*What to do:* Your answer should be every line of the records that contains the word "layout".

※ ※ ※

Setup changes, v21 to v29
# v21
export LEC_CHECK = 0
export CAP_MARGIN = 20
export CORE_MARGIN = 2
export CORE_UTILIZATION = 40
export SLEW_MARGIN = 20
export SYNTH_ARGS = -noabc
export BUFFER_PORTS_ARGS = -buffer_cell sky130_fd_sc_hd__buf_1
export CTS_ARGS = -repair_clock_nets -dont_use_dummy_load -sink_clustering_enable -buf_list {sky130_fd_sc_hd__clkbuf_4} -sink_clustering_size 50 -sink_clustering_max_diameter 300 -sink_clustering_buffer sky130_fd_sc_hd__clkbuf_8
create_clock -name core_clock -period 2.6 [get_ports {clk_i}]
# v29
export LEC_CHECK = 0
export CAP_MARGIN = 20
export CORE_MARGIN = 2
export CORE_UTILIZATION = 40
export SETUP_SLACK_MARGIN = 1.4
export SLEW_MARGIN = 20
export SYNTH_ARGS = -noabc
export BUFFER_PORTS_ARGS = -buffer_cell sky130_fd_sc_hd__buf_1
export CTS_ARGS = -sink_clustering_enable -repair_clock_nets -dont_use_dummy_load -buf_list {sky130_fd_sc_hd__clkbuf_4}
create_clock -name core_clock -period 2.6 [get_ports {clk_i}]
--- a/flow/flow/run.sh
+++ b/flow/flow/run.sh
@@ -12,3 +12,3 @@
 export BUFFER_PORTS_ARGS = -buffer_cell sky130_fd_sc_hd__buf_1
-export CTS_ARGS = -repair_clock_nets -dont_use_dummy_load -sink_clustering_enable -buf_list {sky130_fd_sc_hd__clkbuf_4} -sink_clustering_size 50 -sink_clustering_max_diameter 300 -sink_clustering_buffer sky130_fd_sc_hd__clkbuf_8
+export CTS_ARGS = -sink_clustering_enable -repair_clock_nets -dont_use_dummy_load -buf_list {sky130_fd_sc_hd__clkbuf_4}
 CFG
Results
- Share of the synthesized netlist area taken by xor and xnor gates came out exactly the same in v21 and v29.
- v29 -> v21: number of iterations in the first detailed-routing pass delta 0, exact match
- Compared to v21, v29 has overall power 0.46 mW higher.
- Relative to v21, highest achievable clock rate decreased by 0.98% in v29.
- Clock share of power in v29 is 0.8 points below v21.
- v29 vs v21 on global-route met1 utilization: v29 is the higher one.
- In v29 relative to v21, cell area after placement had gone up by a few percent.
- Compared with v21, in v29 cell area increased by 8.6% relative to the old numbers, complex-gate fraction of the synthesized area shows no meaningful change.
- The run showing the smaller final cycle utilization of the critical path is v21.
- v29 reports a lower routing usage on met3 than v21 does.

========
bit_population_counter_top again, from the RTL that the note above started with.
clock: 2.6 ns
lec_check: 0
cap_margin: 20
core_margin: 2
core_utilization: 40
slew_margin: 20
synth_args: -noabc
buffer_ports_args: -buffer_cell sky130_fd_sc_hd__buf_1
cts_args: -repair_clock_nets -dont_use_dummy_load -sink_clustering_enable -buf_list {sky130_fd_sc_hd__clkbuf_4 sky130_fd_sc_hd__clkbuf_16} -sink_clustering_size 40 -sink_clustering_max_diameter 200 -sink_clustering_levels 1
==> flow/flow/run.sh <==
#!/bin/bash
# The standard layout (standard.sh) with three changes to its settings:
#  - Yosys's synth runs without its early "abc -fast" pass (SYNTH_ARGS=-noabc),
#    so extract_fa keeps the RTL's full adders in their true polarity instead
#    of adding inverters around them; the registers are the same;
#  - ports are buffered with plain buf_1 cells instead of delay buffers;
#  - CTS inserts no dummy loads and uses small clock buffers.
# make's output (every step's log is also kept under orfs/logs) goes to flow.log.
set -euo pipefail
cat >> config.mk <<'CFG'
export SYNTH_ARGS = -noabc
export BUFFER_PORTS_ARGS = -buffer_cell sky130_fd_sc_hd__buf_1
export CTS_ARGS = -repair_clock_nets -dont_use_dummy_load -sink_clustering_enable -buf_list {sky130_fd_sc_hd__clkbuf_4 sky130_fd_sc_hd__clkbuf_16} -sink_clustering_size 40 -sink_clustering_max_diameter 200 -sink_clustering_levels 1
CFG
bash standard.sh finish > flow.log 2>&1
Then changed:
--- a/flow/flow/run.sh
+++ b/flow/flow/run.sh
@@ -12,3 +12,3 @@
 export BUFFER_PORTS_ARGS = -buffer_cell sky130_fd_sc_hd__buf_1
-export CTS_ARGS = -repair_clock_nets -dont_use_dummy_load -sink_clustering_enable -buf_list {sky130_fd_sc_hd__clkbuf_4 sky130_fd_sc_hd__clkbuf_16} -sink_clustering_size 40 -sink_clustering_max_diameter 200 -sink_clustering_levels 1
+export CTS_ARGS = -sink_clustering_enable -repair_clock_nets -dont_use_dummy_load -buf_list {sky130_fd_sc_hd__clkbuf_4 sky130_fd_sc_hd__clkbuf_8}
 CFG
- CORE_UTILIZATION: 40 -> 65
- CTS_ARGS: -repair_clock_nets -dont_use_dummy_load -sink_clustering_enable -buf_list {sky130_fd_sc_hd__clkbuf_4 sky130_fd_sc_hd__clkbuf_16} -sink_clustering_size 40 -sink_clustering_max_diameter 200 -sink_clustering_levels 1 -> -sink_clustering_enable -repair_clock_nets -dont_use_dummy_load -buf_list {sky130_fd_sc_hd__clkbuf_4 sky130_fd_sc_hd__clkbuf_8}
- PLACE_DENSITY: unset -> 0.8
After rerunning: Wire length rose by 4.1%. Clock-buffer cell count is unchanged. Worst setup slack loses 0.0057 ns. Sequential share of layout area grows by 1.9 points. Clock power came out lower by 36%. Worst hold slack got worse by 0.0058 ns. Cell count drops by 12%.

※ ※ ※

*Response to the exercise:*
# The standard layout (standard.sh) with three changes to its settings:
After rerunning: Wire length rose by 4.1%. Clock-buffer cell count is unchanged. Worst setup slack loses 0.0057 ns. Sequential share of layout area grows by 1.9 points. Clock power came out lower by 36%. Worst hold slack got worse by 0.0058 ns. Cell count drops by 12%.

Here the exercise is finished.